Aim of the task | Using the records below, give again exactly the lines from the line that contains "area share, %" through the line that contains "20.4 | 41 |", both ends included, and only those.

Supplied material |

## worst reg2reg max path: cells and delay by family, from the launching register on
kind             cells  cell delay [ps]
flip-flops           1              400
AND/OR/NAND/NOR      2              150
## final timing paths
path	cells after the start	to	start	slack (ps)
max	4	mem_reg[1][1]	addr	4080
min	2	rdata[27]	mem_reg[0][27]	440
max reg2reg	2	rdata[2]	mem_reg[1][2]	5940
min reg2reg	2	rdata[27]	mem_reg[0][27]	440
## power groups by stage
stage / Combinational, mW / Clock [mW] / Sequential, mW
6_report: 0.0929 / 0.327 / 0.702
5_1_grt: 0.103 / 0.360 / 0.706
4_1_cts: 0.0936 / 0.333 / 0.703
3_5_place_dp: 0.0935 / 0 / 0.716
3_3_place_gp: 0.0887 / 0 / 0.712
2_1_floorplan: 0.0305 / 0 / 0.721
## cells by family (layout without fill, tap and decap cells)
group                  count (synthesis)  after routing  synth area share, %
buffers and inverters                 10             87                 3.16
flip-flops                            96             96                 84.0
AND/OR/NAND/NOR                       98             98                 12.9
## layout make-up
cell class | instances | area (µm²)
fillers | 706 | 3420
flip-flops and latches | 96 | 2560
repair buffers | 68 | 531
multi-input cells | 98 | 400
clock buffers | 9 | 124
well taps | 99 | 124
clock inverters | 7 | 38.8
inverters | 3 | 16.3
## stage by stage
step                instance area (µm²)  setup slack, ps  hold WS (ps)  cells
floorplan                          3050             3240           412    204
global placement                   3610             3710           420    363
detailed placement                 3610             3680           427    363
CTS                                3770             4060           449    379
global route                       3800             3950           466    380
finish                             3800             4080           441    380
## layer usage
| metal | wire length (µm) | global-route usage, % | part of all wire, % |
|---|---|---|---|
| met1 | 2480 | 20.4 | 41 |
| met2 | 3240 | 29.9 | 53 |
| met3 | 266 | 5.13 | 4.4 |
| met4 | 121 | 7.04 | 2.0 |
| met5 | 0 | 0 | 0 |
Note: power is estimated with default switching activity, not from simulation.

Your response |
group                  count (synthesis)  after routing  synth area share, %
buffers and inverters                 10             87                 3.16
flip-flops                            96             96                 84.0
AND/OR/NAND/NOR                       98             98                 12.9
## layout make-up
cell class | instances | area (µm²)
fillers | 706 | 3420
flip-flops and latches | 96 | 2560
repair buffers | 68 | 531
multi-input cells | 98 | 400
clock buffers | 9 | 124
well taps | 99 | 124
clock inverters | 7 | 38.8
inverters | 3 | 16.3
## stage by stage
step                instance area (µm²)  setup slack, ps  hold WS (ps)  cells
floorplan                          3050             3240           412    204
global placement                   3610             3710           420    363
detailed placement                 3610             3680           427    363
CTS                                3770             4060           449    379
global route                       3800             3950           466    380
finish                             3800             4080           441    380
## layer usage
| metal | wire length (µm) | global-route usage, % | part of all wire, % |
|---|---|---|---|
| met1 | 2480 | 20.4 | 41 |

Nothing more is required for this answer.